→ Materials provided
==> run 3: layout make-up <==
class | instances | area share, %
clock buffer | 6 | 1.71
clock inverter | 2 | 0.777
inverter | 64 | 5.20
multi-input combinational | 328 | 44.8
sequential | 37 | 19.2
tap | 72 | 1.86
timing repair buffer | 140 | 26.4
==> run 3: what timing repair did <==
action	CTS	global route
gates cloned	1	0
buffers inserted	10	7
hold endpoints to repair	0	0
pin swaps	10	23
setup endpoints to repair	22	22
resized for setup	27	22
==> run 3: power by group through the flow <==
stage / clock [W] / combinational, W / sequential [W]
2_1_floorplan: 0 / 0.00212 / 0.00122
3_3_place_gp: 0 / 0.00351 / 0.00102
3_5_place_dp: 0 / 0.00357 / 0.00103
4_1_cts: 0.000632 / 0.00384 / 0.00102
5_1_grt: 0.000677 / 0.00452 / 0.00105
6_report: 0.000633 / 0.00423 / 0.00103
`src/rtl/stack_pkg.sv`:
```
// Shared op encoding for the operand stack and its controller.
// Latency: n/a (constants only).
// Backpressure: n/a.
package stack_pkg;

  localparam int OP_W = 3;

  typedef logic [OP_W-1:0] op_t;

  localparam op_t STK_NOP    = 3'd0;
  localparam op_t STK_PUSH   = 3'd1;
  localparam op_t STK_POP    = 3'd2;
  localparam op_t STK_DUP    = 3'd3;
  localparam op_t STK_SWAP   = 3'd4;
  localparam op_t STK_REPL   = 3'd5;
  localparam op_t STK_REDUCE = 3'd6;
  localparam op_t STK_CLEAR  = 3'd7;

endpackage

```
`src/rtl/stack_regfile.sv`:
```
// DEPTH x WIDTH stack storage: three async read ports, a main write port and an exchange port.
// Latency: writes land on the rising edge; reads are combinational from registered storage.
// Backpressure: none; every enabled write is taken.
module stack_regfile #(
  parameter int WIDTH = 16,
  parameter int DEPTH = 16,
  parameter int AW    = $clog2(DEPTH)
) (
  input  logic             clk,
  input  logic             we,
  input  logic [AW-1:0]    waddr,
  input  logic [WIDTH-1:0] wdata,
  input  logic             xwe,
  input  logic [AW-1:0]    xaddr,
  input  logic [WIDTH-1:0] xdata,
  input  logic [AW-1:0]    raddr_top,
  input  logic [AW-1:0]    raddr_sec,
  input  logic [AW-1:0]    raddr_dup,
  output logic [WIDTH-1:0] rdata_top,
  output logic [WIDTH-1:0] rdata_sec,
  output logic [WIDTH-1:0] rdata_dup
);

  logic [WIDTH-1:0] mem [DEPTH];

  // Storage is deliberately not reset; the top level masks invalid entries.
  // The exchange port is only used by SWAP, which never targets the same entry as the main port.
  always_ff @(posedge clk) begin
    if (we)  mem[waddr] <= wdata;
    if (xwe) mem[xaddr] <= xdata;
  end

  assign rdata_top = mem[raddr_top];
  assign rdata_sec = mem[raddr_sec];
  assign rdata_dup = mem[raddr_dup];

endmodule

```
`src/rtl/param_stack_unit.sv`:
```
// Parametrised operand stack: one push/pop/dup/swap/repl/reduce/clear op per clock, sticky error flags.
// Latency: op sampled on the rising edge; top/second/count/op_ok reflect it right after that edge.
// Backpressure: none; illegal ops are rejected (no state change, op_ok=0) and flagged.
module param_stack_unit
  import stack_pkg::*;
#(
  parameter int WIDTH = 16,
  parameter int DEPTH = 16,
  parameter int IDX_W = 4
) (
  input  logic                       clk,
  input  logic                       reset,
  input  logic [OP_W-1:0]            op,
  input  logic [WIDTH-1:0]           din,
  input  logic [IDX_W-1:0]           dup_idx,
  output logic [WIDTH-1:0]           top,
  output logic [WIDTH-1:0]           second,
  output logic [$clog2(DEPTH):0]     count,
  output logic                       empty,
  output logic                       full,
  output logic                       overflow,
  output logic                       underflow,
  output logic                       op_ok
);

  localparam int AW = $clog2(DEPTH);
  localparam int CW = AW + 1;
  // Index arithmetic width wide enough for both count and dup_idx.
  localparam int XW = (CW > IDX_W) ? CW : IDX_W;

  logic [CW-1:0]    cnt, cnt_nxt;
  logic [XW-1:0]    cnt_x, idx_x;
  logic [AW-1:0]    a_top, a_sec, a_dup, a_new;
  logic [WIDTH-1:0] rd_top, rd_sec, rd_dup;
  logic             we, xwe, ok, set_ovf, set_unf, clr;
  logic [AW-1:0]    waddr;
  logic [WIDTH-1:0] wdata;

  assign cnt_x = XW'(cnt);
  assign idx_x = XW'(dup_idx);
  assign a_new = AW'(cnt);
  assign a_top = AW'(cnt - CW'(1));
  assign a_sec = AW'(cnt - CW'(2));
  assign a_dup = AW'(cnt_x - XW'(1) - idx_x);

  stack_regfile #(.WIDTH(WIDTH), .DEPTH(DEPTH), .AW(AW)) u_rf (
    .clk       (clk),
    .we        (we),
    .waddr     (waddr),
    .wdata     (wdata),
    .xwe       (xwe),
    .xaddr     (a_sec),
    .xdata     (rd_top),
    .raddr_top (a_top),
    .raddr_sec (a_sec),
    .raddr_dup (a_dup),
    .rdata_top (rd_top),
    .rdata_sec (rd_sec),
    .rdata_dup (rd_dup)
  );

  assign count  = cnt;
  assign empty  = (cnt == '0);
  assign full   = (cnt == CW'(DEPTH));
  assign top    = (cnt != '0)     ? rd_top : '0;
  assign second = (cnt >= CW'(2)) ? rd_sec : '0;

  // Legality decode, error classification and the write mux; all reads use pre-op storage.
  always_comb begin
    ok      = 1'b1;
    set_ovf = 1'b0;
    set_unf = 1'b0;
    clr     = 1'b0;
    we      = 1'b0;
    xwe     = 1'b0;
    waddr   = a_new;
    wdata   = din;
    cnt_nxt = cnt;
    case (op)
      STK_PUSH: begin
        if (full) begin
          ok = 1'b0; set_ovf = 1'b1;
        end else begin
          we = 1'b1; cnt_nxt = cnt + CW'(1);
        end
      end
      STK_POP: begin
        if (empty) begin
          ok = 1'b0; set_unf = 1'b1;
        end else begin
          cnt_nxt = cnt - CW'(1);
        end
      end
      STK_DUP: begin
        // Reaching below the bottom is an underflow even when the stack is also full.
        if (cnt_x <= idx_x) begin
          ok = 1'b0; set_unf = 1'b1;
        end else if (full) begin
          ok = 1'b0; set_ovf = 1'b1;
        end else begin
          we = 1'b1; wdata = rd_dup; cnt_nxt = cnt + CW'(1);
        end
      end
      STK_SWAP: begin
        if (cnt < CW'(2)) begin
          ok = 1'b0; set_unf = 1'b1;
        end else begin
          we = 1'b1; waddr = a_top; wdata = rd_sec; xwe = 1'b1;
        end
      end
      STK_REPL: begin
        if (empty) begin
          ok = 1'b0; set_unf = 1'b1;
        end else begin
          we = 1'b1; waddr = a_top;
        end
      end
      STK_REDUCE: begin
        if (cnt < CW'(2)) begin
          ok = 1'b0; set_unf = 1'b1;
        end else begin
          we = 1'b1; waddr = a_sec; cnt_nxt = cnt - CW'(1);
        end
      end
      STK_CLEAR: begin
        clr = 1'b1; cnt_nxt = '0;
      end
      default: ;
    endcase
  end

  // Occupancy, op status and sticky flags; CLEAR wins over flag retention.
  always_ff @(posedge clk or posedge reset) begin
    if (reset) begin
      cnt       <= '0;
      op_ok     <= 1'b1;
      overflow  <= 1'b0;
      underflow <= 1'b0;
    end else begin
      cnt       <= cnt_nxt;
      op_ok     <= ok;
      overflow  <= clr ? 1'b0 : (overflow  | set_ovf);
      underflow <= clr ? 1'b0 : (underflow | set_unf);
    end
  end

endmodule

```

→ Exercise
Say how many lines of the entries above include the word "timing", giving the number alone.

→ Response below
2